The data:
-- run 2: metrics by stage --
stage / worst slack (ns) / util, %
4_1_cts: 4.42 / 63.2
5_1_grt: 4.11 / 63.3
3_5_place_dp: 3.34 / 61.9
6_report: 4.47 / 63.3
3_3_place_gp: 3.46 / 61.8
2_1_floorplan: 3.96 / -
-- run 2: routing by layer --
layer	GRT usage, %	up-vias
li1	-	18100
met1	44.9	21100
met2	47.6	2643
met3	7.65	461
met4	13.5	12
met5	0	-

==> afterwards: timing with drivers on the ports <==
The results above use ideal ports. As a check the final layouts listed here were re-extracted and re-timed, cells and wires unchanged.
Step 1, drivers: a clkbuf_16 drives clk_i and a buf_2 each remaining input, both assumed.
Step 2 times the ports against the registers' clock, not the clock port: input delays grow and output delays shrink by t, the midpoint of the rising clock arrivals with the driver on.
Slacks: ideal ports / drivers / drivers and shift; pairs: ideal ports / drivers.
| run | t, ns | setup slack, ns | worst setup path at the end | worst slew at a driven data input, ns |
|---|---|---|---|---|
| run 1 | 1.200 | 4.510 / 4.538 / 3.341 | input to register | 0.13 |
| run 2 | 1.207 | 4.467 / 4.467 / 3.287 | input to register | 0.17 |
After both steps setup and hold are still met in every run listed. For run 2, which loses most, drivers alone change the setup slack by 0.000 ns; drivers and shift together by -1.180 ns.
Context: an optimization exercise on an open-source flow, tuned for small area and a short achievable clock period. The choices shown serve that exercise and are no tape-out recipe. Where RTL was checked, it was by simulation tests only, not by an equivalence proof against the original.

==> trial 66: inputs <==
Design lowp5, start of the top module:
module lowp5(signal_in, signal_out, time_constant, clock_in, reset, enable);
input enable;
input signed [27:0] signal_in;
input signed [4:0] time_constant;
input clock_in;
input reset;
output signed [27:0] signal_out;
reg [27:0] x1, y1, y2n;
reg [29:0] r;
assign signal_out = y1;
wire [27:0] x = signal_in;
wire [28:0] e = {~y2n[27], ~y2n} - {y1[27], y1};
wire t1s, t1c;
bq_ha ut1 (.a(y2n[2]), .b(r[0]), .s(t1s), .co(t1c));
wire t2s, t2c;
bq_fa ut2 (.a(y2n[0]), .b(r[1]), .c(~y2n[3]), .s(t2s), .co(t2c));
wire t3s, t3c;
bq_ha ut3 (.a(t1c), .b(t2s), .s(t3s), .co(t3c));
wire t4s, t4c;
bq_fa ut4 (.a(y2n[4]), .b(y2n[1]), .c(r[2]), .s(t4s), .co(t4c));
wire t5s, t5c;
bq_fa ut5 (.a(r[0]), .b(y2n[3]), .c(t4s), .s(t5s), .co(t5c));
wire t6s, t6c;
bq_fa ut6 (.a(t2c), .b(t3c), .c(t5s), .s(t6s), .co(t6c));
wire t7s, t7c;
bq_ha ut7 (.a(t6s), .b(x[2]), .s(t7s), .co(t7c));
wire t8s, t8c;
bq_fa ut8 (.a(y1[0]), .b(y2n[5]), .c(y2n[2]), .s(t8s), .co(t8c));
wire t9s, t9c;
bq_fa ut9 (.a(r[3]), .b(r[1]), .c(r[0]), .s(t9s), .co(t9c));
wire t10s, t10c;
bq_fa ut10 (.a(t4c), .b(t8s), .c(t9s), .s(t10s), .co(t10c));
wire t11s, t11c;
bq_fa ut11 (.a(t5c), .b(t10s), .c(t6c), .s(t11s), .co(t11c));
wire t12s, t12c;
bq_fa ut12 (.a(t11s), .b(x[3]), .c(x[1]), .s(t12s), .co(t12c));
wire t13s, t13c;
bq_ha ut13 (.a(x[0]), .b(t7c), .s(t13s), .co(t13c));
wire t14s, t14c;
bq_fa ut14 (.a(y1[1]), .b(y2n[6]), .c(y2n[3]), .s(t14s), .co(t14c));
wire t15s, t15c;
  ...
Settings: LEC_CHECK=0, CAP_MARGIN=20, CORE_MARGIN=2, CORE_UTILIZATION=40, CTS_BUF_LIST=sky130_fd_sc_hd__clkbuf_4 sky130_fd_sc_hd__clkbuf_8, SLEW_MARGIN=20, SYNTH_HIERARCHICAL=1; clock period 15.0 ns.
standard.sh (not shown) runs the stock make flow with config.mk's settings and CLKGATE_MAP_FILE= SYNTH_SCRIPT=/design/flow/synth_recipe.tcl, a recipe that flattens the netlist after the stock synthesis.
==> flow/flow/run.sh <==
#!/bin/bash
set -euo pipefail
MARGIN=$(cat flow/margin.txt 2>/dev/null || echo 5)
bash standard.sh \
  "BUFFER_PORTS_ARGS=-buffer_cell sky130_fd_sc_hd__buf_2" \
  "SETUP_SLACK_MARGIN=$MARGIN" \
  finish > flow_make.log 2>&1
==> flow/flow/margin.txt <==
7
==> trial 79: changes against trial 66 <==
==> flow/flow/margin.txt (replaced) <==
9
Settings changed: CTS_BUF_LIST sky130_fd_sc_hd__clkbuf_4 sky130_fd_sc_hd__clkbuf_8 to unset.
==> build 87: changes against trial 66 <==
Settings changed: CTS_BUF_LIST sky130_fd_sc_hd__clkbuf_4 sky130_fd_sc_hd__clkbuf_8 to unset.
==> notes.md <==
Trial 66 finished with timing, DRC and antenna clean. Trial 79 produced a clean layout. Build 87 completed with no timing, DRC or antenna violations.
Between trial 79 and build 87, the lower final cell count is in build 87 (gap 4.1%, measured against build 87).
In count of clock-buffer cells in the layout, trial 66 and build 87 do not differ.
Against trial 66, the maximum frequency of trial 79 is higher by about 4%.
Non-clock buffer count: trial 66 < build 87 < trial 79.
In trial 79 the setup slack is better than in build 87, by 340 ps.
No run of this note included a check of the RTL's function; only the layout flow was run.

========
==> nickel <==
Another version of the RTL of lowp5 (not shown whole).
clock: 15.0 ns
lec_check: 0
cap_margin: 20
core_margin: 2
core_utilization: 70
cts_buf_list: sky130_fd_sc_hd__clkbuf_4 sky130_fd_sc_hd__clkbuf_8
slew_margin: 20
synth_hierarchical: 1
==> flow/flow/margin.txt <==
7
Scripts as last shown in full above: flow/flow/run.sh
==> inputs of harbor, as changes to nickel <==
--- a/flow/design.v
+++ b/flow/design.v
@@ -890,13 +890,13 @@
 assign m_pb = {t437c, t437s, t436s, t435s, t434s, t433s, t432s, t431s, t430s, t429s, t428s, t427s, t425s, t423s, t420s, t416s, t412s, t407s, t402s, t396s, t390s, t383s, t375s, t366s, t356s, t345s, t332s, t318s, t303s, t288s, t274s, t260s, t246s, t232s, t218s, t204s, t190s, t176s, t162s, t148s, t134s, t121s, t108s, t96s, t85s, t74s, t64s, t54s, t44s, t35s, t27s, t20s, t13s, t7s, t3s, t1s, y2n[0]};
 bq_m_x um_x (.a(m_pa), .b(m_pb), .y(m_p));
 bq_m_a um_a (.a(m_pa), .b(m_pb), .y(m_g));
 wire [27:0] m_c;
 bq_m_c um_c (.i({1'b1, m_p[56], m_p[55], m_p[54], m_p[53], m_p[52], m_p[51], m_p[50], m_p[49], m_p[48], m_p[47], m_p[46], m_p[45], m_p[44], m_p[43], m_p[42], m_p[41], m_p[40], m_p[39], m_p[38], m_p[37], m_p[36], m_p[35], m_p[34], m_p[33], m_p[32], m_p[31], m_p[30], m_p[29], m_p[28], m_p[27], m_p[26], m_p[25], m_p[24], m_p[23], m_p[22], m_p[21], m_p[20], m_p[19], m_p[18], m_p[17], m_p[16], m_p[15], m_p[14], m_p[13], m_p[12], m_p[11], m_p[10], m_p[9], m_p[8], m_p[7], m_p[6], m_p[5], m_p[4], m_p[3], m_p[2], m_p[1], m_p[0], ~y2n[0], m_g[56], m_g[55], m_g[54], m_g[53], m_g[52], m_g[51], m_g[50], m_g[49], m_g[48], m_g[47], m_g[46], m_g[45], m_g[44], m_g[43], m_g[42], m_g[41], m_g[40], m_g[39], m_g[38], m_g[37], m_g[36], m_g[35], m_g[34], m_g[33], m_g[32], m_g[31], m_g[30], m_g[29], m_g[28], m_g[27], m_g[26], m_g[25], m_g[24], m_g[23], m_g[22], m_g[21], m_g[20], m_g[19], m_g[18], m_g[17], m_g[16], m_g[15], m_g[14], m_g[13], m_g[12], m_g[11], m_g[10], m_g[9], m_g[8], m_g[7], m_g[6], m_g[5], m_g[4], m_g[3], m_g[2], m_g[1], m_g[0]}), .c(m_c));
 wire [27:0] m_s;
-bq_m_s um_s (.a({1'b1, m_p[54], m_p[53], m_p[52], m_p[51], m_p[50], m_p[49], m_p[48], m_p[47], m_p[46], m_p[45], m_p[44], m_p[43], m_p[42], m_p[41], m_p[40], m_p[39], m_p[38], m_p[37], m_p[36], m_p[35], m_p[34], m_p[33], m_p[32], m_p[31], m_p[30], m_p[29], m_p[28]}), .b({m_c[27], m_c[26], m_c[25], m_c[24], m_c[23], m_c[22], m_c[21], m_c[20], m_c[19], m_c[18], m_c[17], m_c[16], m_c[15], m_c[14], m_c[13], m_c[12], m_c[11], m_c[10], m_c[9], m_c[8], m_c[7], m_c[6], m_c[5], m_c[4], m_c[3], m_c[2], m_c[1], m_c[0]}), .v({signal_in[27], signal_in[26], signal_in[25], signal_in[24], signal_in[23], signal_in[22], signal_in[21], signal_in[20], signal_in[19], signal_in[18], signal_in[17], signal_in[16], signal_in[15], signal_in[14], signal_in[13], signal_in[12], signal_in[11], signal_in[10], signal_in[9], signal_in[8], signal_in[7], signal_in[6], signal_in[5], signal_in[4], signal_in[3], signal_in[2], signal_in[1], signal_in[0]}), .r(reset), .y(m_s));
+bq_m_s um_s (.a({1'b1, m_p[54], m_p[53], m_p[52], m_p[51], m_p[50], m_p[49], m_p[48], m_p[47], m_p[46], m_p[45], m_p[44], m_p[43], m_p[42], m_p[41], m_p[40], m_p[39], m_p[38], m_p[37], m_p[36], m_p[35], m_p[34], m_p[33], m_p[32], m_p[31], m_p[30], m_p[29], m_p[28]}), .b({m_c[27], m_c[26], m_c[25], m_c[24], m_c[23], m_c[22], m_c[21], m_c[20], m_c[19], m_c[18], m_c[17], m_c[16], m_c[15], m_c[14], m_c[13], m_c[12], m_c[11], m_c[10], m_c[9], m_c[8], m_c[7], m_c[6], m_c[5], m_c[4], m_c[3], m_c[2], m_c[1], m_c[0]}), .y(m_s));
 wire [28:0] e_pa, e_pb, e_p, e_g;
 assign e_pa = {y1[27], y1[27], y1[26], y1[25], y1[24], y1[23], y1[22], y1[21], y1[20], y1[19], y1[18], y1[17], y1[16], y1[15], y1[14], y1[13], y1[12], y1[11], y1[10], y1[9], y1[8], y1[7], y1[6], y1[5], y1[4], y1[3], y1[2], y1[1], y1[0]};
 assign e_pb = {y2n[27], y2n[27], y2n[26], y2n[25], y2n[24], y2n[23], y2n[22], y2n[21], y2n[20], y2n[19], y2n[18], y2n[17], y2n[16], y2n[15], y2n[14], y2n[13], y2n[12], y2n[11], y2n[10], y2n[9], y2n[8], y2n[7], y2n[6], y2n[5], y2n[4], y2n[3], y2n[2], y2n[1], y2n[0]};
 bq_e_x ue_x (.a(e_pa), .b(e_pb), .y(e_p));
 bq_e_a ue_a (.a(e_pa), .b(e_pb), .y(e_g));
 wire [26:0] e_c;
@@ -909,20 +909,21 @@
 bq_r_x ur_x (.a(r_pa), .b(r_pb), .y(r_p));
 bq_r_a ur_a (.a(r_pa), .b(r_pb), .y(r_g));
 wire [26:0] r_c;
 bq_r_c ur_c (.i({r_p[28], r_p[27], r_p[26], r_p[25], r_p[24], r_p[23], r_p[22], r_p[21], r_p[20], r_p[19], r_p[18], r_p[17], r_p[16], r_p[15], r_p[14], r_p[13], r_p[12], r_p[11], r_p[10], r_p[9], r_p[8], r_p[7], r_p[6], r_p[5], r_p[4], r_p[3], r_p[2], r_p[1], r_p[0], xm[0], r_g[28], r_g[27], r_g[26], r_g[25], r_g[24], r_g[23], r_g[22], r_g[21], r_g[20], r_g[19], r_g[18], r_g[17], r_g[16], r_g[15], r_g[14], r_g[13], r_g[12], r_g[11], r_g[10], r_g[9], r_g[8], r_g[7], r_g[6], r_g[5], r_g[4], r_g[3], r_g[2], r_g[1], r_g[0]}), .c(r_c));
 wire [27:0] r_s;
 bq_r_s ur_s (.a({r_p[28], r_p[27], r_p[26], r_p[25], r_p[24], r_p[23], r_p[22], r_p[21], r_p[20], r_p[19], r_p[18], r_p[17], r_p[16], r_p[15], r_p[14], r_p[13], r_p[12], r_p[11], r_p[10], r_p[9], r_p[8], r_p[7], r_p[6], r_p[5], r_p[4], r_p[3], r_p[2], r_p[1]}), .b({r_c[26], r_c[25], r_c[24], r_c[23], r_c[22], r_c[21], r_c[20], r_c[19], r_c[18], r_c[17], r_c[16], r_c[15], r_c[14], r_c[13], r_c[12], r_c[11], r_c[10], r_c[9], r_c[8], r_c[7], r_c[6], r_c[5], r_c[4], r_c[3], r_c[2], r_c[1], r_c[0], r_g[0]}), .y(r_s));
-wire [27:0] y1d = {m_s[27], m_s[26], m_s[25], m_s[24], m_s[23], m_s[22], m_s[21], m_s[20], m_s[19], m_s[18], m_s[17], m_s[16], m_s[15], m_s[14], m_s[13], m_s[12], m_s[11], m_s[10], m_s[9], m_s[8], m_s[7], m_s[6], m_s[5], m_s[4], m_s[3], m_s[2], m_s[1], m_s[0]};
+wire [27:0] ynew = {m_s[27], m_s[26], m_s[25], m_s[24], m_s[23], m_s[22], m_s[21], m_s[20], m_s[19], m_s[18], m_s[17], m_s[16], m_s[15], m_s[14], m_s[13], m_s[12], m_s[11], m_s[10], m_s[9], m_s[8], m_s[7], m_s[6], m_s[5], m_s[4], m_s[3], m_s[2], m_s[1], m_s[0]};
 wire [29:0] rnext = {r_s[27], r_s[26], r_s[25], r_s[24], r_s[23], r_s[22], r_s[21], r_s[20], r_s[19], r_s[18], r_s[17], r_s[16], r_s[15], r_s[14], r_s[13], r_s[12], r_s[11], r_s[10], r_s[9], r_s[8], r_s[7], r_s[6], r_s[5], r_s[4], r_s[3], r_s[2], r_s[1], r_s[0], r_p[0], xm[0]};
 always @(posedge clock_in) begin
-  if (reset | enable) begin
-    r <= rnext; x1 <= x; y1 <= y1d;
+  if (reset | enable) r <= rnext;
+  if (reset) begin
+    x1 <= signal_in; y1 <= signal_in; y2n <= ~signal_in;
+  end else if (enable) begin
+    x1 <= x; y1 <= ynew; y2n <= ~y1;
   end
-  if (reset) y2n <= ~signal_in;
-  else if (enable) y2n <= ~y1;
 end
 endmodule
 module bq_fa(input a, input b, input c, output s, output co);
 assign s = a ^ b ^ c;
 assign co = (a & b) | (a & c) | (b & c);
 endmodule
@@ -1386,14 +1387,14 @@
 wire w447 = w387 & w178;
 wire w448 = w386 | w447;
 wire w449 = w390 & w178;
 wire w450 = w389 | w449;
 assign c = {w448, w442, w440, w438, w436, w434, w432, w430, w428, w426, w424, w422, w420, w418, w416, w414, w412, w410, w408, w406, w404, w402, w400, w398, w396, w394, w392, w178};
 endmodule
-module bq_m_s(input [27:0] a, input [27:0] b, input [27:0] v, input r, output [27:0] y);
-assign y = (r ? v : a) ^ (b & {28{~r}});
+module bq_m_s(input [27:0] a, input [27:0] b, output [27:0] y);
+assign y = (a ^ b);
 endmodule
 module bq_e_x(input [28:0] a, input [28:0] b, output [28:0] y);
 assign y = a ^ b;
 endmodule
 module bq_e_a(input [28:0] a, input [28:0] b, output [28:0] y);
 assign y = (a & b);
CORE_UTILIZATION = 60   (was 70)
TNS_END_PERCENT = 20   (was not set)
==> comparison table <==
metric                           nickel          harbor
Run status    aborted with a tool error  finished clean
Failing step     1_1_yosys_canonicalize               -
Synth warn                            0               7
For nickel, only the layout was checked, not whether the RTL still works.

What is being asked: Starting at the first line of the material above, reproduce each line exactly up to and including the line with "Step 1, drivers: a".

Answer for this exercise:
-- run 2: metrics by stage --
stage / worst slack (ns) / util, %
4_1_cts: 4.42 / 63.2
5_1_grt: 4.11 / 63.3
3_5_place_dp: 3.34 / 61.9
6_report: 4.47 / 63.3
3_3_place_gp: 3.46 / 61.8
2_1_floorplan: 3.96 / -
-- run 2: routing by layer --
layer	GRT usage, %	up-vias
li1	-	18100
met1	44.9	21100
met2	47.6	2643
met3	7.65	461
met4	13.5	12
met5	0	-

==> afterwards: timing with drivers on the ports <==
The results above use ideal ports. As a check the final layouts listed here were re-extracted and re-timed, cells and wires unchanged.
Step 1, drivers: a clkbuf_16 drives clk_i and a buf_2 each remaining input, both assumed.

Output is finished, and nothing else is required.